Go to the line containing "fin_crit_ps 1850 \" in the records below and print it and every following line exactly, on through the line containing "inverters | 6 | 22.5 | 1.35", then stop.

[Saved entries]
────────

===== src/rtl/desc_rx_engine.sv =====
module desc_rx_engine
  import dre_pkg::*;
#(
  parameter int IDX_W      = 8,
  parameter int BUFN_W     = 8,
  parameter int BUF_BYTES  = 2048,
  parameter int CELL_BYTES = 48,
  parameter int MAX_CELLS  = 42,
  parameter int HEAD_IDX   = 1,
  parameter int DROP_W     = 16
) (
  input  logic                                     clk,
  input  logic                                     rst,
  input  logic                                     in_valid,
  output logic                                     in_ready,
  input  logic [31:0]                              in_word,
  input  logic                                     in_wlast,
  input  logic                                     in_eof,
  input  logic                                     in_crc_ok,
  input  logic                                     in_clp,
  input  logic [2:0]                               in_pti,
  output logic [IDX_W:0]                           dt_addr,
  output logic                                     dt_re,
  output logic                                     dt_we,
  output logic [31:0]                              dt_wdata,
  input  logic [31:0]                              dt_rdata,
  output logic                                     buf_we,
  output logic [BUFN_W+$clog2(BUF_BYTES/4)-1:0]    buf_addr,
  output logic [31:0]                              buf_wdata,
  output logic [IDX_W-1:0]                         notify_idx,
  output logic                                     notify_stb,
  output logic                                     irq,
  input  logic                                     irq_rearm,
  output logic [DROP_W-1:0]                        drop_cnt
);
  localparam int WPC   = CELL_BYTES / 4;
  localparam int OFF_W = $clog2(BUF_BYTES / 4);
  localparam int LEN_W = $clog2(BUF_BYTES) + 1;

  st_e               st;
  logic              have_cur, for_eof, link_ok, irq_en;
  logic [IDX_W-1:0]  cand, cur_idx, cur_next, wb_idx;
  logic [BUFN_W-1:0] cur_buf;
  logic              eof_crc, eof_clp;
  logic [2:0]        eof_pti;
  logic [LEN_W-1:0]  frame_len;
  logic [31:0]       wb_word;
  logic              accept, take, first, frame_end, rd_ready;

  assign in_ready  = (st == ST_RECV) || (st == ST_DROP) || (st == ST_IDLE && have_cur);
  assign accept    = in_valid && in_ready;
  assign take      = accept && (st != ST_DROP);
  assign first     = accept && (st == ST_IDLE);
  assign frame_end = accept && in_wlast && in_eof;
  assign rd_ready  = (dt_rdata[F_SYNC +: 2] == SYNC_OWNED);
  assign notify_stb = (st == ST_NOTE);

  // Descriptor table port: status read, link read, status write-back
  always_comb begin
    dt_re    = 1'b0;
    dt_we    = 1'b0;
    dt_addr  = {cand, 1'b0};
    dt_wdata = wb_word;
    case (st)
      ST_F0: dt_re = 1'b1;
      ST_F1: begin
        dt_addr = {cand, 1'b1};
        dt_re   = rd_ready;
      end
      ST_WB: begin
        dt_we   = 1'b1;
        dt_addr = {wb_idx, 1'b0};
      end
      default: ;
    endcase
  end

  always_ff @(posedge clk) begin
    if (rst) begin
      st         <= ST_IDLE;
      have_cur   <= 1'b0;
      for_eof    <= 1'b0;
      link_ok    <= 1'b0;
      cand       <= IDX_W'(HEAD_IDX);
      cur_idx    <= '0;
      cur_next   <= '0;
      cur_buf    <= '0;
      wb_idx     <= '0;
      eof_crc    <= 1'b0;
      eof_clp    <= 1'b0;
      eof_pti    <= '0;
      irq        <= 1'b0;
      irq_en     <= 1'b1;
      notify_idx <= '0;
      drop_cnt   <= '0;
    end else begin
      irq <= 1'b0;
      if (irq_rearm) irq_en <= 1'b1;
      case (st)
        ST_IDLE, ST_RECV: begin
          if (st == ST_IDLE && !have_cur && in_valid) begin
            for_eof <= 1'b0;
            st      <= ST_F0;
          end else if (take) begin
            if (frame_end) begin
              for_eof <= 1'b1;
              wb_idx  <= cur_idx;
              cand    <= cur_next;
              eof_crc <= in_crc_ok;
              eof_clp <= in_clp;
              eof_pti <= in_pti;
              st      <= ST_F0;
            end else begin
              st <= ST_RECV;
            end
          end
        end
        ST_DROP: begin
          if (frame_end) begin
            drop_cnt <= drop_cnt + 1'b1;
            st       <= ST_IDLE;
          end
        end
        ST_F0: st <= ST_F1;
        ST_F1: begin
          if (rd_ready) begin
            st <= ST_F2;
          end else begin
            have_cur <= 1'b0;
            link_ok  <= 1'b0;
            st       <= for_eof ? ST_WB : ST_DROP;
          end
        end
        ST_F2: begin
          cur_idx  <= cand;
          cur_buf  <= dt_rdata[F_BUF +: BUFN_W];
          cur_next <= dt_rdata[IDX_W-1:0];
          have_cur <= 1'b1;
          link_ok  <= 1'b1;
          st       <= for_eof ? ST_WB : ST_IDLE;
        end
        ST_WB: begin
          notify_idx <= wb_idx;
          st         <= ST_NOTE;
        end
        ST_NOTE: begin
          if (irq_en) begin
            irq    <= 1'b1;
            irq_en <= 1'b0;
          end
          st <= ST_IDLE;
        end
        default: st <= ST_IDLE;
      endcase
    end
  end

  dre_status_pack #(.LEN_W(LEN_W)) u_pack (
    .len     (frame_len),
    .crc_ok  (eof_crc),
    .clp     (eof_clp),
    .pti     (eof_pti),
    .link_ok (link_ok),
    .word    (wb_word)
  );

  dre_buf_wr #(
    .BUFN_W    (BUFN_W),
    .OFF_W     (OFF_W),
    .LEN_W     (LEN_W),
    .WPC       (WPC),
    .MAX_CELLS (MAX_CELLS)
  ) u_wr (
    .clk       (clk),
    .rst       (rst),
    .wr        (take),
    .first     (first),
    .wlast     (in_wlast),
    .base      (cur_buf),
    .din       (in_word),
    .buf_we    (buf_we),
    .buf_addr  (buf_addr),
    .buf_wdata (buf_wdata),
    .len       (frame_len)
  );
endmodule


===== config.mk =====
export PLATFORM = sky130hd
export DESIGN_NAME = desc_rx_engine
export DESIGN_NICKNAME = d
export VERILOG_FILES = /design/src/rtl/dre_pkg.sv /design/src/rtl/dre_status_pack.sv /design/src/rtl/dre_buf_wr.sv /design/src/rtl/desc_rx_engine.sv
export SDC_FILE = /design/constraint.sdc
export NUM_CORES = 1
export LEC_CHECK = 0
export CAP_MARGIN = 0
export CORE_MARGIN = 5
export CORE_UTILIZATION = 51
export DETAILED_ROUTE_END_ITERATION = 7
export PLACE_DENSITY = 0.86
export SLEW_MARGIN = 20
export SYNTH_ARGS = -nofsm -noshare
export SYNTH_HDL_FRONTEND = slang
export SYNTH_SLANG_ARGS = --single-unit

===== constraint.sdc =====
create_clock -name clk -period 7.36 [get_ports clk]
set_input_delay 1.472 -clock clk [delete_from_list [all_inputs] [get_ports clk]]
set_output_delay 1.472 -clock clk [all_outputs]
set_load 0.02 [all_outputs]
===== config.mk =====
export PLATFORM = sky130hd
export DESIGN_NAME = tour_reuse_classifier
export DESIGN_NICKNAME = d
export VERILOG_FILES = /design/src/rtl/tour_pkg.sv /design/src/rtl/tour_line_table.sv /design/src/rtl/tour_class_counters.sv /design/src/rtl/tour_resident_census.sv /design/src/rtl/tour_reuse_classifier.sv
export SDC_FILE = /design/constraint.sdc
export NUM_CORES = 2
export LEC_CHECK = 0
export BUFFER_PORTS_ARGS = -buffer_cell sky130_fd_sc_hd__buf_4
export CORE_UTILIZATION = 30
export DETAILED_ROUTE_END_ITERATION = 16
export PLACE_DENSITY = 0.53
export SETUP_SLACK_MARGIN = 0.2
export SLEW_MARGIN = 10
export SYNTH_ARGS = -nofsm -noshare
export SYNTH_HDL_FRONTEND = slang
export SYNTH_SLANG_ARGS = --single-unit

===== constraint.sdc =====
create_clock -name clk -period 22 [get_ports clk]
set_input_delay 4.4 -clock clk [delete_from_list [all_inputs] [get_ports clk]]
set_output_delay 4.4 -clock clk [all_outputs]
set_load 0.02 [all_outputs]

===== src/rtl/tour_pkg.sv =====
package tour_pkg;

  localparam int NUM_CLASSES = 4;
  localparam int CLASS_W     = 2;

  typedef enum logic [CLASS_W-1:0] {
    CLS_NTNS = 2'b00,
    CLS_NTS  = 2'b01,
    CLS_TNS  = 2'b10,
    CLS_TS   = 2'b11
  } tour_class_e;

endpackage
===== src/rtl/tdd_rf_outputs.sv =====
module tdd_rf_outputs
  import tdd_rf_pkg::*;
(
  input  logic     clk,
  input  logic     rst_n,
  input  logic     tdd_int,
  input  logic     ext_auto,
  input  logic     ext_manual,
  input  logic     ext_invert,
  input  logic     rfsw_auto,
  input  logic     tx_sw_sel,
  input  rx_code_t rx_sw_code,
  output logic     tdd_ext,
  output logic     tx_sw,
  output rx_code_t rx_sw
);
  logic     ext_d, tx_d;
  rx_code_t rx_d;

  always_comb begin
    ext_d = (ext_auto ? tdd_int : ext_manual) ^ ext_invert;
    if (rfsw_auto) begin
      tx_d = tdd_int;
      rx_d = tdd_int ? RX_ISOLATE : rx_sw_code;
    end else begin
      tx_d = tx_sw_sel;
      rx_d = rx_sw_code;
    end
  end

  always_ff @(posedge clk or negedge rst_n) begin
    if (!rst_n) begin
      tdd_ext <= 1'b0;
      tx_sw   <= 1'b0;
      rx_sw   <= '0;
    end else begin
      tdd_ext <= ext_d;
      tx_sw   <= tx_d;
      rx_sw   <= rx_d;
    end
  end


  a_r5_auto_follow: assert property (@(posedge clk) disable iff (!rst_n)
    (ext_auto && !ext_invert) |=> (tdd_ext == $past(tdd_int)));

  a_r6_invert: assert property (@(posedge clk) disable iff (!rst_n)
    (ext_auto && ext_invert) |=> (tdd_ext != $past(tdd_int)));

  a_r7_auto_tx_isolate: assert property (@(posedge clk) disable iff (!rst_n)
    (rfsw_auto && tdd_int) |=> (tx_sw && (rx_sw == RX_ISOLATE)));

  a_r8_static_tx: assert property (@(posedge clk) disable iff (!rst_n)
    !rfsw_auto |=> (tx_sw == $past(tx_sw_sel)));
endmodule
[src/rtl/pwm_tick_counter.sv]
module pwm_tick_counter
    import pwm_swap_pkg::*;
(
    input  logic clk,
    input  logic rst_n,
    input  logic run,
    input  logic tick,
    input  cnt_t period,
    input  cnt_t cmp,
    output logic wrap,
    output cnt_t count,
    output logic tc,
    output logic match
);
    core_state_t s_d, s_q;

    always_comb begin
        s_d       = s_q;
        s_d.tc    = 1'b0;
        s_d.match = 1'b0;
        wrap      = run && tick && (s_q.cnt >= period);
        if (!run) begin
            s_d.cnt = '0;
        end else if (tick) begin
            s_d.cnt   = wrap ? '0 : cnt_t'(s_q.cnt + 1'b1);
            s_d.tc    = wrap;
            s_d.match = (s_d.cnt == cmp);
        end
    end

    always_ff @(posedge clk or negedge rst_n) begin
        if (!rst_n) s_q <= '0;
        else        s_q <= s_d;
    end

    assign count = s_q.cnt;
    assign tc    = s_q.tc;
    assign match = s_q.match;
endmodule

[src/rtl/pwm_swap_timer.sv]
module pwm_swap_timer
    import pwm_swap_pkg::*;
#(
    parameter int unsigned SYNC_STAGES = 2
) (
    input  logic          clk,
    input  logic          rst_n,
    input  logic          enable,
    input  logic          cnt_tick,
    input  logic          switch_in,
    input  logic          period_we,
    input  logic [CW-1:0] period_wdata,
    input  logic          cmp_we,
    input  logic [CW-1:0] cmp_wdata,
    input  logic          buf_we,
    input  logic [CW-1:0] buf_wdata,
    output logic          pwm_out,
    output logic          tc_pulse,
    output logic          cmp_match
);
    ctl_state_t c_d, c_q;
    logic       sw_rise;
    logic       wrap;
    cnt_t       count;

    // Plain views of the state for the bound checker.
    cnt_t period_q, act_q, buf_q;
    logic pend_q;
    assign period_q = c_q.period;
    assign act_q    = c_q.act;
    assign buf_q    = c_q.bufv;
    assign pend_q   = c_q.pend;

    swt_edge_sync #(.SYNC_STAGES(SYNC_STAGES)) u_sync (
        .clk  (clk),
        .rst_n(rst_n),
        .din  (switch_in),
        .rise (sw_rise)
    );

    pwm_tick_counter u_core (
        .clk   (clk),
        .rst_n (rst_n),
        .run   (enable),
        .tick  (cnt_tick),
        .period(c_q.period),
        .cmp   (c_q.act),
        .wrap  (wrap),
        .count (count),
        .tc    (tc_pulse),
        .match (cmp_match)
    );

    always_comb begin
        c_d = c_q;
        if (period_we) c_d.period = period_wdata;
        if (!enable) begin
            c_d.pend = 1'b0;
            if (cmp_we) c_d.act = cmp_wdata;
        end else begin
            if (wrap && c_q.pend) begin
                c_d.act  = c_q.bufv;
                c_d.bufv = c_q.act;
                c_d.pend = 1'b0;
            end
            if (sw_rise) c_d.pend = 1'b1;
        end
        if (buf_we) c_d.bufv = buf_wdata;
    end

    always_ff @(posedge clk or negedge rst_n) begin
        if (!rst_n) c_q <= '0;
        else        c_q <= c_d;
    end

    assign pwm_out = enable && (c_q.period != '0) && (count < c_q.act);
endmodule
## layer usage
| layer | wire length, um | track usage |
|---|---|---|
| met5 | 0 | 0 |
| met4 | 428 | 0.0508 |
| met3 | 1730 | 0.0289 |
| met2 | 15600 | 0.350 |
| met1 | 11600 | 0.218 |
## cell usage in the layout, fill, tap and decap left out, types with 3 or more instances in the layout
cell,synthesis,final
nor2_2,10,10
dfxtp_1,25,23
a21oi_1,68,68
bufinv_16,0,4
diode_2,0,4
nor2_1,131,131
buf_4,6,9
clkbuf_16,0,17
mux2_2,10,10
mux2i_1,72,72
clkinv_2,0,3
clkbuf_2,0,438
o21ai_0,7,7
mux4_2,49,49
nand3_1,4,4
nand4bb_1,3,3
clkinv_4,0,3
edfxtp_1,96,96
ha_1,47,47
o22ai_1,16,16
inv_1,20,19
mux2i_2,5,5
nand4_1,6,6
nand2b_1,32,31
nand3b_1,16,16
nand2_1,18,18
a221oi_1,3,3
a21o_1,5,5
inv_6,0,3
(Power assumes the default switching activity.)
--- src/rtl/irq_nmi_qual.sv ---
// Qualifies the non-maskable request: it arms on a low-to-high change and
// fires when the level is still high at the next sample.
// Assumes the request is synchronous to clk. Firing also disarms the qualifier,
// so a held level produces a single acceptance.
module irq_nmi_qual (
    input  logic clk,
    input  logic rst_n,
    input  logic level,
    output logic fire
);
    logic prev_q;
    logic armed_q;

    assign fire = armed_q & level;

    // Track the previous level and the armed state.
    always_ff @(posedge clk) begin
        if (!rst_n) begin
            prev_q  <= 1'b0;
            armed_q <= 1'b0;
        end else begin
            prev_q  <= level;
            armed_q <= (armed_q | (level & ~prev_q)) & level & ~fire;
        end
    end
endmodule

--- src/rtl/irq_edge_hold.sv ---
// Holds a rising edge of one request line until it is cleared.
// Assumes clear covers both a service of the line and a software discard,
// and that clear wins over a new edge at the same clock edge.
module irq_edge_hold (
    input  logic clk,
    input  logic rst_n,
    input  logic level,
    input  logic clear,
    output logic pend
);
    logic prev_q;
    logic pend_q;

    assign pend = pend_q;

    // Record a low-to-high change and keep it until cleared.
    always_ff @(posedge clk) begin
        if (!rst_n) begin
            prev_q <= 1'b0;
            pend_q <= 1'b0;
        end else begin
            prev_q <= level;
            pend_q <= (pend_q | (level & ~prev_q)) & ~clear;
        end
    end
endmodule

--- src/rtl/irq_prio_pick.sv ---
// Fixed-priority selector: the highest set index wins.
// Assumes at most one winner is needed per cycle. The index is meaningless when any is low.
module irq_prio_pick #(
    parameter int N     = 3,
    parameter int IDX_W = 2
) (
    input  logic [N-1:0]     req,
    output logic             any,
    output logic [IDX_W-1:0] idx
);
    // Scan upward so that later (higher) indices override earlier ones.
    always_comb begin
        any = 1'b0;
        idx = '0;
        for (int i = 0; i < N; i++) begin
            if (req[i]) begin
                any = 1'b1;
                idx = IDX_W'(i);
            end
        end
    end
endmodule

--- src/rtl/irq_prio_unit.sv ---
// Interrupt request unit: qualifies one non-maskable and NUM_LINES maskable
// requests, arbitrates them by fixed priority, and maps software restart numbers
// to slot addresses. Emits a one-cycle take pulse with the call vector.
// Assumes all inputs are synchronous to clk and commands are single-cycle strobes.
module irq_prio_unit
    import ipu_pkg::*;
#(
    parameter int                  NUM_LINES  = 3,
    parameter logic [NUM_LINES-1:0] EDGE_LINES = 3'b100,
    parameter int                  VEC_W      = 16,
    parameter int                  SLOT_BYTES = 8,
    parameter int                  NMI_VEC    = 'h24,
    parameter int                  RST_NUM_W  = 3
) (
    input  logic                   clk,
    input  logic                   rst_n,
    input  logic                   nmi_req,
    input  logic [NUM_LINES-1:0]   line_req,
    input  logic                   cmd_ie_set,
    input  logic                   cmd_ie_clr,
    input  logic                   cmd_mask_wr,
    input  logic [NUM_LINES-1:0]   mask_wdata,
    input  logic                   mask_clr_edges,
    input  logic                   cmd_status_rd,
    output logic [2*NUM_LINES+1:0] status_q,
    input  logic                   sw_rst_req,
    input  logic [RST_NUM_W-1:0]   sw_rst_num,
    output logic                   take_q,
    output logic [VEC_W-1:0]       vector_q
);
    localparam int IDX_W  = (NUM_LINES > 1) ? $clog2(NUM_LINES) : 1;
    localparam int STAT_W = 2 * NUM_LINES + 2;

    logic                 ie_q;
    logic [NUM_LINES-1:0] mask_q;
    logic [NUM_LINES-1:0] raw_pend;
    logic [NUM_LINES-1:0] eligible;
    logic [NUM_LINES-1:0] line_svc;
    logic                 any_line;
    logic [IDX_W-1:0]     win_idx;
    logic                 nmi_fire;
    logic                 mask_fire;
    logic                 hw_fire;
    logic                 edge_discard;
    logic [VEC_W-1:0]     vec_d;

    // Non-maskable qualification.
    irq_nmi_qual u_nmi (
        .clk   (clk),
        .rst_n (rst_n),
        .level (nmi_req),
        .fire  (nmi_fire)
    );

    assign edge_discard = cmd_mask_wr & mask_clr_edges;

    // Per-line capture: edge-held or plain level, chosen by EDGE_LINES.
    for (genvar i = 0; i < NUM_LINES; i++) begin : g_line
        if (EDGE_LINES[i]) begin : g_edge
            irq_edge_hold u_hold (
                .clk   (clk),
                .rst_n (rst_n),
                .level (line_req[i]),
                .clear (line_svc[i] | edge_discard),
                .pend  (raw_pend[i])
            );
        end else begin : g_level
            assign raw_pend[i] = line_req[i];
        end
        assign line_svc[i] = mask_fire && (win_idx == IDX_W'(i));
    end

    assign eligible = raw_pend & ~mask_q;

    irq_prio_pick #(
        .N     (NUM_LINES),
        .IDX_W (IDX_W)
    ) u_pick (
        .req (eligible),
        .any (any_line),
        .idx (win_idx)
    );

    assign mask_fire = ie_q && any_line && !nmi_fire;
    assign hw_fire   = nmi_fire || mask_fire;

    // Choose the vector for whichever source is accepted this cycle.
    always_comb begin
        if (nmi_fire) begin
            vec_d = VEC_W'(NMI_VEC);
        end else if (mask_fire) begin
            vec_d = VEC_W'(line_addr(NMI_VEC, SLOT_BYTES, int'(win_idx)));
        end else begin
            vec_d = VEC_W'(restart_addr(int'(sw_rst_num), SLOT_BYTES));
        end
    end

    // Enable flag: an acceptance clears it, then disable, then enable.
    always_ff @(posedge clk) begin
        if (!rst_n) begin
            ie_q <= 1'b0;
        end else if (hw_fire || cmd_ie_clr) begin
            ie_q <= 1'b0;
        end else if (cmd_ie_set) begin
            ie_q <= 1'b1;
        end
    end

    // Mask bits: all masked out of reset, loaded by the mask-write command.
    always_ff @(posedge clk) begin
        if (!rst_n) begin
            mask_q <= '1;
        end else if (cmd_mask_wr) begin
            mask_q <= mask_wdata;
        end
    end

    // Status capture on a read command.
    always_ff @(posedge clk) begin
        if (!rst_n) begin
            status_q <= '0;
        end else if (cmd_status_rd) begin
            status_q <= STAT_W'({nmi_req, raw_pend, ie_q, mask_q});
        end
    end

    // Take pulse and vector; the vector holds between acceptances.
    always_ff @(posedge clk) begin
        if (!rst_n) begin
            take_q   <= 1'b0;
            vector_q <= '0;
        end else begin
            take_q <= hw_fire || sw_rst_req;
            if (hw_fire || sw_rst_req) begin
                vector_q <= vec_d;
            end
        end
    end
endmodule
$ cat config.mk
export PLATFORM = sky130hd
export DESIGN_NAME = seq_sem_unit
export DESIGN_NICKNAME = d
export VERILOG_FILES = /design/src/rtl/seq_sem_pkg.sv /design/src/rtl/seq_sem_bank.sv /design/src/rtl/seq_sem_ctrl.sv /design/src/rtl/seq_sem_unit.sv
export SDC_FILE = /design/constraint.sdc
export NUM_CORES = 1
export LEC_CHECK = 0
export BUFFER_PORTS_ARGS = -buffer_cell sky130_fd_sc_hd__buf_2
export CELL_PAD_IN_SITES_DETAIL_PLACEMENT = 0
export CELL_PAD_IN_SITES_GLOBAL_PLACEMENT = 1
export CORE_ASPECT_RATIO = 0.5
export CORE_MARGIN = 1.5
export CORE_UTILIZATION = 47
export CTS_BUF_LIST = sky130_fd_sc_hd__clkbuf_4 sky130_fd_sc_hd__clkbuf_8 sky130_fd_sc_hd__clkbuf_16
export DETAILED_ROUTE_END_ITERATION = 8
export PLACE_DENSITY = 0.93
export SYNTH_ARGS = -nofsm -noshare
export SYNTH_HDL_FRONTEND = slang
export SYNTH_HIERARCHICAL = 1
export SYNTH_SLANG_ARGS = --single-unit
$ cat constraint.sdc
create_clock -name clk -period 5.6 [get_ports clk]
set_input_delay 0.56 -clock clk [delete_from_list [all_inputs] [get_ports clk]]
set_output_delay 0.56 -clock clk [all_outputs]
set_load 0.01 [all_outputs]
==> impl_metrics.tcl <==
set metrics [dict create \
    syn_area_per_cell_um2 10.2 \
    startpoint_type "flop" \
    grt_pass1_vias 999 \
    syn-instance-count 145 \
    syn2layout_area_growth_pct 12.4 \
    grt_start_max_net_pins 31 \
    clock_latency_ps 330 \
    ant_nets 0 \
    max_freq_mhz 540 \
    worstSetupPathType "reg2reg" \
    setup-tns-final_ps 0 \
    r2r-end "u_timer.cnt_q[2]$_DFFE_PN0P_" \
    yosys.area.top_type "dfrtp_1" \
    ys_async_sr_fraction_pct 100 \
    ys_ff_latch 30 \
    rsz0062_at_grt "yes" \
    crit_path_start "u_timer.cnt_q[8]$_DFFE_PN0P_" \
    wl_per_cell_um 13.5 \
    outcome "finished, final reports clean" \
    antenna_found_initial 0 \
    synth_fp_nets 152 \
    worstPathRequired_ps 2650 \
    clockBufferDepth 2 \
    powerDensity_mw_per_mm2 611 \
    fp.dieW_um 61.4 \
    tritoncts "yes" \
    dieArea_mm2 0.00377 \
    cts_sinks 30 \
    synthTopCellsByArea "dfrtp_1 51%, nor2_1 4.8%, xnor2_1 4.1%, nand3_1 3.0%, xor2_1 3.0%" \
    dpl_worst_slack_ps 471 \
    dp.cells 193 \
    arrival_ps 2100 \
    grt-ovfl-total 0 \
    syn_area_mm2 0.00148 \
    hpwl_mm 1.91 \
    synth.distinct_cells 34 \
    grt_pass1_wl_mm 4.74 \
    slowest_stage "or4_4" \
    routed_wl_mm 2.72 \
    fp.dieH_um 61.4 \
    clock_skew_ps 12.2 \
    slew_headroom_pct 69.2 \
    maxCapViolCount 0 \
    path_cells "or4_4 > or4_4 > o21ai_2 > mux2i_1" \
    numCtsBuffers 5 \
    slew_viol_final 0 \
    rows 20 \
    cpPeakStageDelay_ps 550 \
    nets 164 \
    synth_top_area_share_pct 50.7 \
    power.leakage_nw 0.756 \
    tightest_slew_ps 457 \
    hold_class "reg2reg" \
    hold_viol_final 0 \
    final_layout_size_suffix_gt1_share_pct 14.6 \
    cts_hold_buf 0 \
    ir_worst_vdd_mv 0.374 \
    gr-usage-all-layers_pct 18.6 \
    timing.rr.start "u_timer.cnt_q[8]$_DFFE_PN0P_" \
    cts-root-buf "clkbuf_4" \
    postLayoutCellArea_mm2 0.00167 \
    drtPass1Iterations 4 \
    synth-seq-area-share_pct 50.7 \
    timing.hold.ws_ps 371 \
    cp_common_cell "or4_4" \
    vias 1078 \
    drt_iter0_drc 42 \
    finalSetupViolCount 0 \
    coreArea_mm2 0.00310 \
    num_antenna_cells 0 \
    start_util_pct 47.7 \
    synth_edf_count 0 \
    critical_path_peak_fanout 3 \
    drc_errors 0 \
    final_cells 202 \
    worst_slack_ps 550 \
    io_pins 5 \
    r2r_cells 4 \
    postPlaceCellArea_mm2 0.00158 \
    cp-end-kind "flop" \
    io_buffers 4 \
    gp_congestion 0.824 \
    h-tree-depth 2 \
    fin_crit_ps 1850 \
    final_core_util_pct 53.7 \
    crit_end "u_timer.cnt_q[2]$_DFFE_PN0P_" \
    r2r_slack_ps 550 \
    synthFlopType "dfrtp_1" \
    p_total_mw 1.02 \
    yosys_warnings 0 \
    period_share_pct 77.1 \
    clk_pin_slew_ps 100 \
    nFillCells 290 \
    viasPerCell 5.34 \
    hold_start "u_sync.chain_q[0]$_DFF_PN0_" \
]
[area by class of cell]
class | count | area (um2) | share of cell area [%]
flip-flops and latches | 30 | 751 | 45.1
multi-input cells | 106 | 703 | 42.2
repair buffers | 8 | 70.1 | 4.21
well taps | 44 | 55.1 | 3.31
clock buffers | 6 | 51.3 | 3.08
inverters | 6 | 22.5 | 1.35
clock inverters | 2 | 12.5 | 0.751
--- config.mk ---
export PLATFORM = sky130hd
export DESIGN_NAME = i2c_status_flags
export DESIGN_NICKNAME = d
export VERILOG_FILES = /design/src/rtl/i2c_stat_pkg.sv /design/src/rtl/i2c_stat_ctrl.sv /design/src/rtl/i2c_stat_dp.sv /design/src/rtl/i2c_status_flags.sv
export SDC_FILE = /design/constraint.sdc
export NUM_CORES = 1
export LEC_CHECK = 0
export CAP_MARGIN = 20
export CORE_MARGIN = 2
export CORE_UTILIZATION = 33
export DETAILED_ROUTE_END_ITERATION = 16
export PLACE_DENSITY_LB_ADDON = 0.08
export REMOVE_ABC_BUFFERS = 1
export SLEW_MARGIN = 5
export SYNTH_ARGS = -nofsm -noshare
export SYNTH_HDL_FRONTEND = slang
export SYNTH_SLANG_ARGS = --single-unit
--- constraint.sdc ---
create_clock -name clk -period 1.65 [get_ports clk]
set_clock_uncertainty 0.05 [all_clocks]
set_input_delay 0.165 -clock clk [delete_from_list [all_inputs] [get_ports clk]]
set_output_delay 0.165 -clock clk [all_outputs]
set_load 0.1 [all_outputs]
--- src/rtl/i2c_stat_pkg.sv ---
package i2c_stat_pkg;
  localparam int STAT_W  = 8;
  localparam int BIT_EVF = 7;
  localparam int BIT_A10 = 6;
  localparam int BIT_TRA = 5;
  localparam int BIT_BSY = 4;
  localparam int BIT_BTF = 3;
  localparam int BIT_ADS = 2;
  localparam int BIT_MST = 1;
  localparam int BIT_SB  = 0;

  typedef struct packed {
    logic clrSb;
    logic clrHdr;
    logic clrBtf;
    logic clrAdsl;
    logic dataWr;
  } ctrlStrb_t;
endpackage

────────

WRITTEN RESPONSE:
    fin_crit_ps 1850 \
    final_core_util_pct 53.7 \
    crit_end "u_timer.cnt_q[2]$_DFFE_PN0P_" \
    r2r_slack_ps 550 \
    synthFlopType "dfrtp_1" \
    p_total_mw 1.02 \
    yosys_warnings 0 \
    period_share_pct 77.1 \
    clk_pin_slew_ps 100 \
    nFillCells 290 \
    viasPerCell 5.34 \
    hold_start "u_sync.chain_q[0]$_DFF_PN0_" \
]
[area by class of cell]
class | count | area (um2) | share of cell area [%]
flip-flops and latches | 30 | 751 | 45.1
multi-input cells | 106 | 703 | 42.2
repair buffers | 8 | 70.1 | 4.21
well taps | 44 | 55.1 | 3.31
clock buffers | 6 | 51.3 | 3.08
inverters | 6 | 22.5 | 1.35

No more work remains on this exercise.